Job Details

Home

URGENT NEED ----- Site Reliability Engineer (SRE) Alpharetta GA Onsite - Locals at Alpharetta, Georgia, USA

Email: [email protected]

From:

Alex keylor,

NAVTECH INC

[email protected]

Reply to:   [email protected]

I have an opportunity for " Site Reliability Engineer (SRE)     Alpharetta GA Onsite - Locals "  and I am looking for a candidate who can join Immediately if you are interested, reply to me with your updated resume or if you could refer someone I would really appreciate it.

Position : Site Reliability Engineer (SRE)

Location : Alpharetta GA Onsite

Duration : 6+ Months

Visa Status : Any - No OPT

Need local to GA F2F Interview Required

Job Description:

Seeking an experienced Site Reliability Engineer who can operate independently with limited guidance and oversight. This individual will be passionate about end-user experience and will be part of a tight-knit, distributed engineering team developing and delivering a comprehensive data operations management solution for Client Data Fabric Platform. SRE is a critical role in the entire SDLC from coding, scaling, and ensuring production stability that includes responding to on-call incidents.

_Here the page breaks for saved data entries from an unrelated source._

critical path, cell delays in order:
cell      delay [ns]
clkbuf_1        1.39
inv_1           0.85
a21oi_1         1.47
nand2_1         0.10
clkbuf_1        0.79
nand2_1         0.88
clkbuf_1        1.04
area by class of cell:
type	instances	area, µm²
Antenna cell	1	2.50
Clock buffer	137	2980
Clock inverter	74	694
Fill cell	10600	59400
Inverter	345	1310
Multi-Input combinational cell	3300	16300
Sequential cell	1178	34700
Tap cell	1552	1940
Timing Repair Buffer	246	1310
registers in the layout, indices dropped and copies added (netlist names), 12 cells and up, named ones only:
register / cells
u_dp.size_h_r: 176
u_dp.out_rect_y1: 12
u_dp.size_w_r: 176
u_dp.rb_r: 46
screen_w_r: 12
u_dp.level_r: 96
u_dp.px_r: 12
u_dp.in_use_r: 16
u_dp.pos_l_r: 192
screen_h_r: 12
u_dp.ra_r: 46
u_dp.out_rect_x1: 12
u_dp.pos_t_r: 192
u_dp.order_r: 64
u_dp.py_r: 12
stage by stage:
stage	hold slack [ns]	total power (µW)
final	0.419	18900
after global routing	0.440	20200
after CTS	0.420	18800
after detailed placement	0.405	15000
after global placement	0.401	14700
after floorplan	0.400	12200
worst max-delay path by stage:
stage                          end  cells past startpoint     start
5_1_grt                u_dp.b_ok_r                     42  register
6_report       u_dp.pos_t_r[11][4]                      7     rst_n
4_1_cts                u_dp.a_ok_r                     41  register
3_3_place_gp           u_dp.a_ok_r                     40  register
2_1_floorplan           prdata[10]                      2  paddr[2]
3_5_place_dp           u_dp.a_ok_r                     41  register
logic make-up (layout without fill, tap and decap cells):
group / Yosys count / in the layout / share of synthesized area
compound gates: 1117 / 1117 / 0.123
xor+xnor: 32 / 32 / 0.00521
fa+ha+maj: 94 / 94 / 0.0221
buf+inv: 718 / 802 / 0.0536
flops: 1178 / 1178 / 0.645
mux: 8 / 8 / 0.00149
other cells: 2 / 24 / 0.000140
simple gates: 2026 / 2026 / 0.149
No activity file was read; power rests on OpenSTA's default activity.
--- config.mk ---
export PLATFORM = sky130hd
export DESIGN_NAME = qbp_t_div
export DESIGN_NICKNAME = d
export VERILOG_FILES = /design/src/sv/qbp_pkg.sv /design/src/sv/qbp_t_div.sv
export SDC_FILE = /design/constraint.sdc
export NUM_CORES = 2
export LEC_CHECK = 0
export BUFFER_PORTS_ARGS = -buffer_cell sky130_fd_sc_hd__buf_2
export CORE_MARGIN = 2
export CORE_UTILIZATION = 25
export CTS_CLUSTER_DIAMETER = 120
export DETAILED_ROUTE_END_ITERATION = 8
export PLACE_DENSITY = 0.52
export SYNTH_ARGS = -nofsm -noshare
export SYNTH_HDL_FRONTEND = slang
export SYNTH_SLANG_ARGS = --single-unit
--- constraint.sdc ---
create_clock -name aclk -period 9.8 [get_ports aclk]
set_clock_uncertainty 0.1 [all_clocks]
set_input_delay 0.98 -clock aclk [delete_from_list [all_inputs] [get_ports aclk]]
set_output_delay 0.98 -clock aclk [all_outputs]
set_load 0.01 [all_outputs]
--- src/sv/qbp_pkg.sv ---
// shared types and constants for the quadratic bezier point unit
package qbp_pkg;

    localparam int unsigned COORD_W     = 32;
    localparam int unsigned CNT_W       = 16;
    localparam int unsigned AXES        = 3;
    localparam int unsigned T_FRAC_BITS = 16;
    // restoring divide steps per pipeline stage
    localparam int unsigned DIV_STEPS   = 4;

    localparam logic [COORD_W-1:0] COORD_MAX = {1'b0, {(COORD_W-1){1'b1}}};
    localparam logic [COORD_W-1:0] COORD_MIN = {1'b1, {(COORD_W-1){1'b0}}};

    // index 0 = x, 1 = y, 2 = z
    typedef logic [AXES-1:0][COORD_W-1:0] qbp_vec_t;

    typedef struct packed {
        qbp_vec_t s;
        qbp_vec_t c;
        qbp_vec_t e;
    } qbp_pts_t;

endpackage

Data Fabric is a GCP cloud-native modern data management platform which allows Client to acquire and curate data, provide entity resolution, and ingest into a single environment. It is deployed globally in multiple regions, highly secured and complies with regional and internal regulatory controls with strict governance and oversight. Business units, Data Scientists and many other stakeholders use APIs to consume data managed by the Data Fabric and operate data exchanges to monetize data through B2B and B2C channels.

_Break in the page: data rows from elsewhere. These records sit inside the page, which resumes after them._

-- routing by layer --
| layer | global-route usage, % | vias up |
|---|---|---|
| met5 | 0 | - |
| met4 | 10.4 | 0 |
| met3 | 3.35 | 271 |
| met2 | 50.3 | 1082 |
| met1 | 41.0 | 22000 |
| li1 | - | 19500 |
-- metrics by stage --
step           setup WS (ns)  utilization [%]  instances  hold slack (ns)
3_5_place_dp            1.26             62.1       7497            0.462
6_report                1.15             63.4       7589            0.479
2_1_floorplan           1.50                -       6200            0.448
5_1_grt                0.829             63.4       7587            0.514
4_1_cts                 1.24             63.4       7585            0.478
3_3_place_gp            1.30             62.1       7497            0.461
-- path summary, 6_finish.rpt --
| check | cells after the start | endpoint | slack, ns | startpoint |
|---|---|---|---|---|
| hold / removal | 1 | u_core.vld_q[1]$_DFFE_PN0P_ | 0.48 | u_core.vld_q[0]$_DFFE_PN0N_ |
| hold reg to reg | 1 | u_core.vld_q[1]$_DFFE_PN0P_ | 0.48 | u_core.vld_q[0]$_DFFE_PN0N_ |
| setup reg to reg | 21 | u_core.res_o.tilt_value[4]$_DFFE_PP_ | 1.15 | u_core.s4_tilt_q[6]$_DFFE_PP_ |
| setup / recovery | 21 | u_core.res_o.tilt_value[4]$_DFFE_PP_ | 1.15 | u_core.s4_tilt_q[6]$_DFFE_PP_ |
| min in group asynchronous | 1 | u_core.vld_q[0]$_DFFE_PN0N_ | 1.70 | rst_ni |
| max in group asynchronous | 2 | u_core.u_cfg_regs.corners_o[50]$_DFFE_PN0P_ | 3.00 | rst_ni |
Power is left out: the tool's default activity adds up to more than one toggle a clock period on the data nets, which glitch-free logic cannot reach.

Data operations management solution consists of:

         A web portal UI/UX that provides a single point of access to all data management and data reliability engineering

         A suite of backend API services that services the UI and integrates with low-level Data Fabric and other third-party system APIs

         Modern data lakehouse (data lake, data warehouse, batch and streaming ELT pipelines)

The data operations roadmap envisions a set of rich management capabilities including:

         Serves a large community of geographically dispersed data operations stakeholders

         Data quality and observability management to detect, alert, and prevent data anomalies

         Troubleshooting, triaging and resolving data and data pipeline issues

         OLAP, batch and streaming big data processing, and BI reporting

         MLOps

         Real-time dashboards, alerting and notifications, case management, user/group management, AuthZ, and many other foundational capabilities

Tech Stack

         Frontend: Angular 17+, JavaScript, TypeScript, HTML, SCSS, Webpack Module Federation, Tailwinds CSS, Angular Material, Angular Elements

         Backend: Java (JDK 17+), Spring Framework 6.X.X, Spring Boot 3.X.X, NestJS 10.X.X, REST and GraphQL microservices, NodeJS

         Tools & Frameworks: Nx build management, Monorepo architecture, Jenkins CI/CD, Fortify, Sonar, GitHub

         Cloud & Data: GCP (GKE, Composer + Airflow, Dataflow + Apache Beam, BigQuery, BigTable, Firestore, GCS, PubSub, Vertex AI), Terraform, Helm Charts, GitOps

         Other Technologies: Websockets, SSE, event-driven architecture

Environment

         Culture: Fast-paced, creative, results-oriented

         Team Structure: Agile, working in 2-week sprints using Aha and Jira for project management

         Expectations: Self-starters who can work independently with limited guidance, delivering solutions that end-users value and love

General Responsibilities

         Contribute to Development Activities: SRE is expected to participate in SDLC activities that include design, develop, test, deploy, and operate, covering both frontend and backend

         Cross-Functional Work: Collaborate with global teams to integrate with existing internal systems and GCP cloud

         Issue Resolution: Triage and resolve product or system issues, ensuring quality and performance

         Documentation: Write technical documentation, support guides, and run books

         Agile Practices: Participate in sprint planning, retrospectives, and other agile activities

         Compliance: Ensure software meets secure development guidelines and engineering standards

SRE Accountability

         General: Use coding, automation, and software engineering principles to ensure scalability, performance, and reliability efficiently and toil-free

         IAC: Build infrastructure as code (IAC) patterns that meet security and engineering standards using one or more technologies (Terraform, scripting with cloud CLI, and programming with cloud SDK)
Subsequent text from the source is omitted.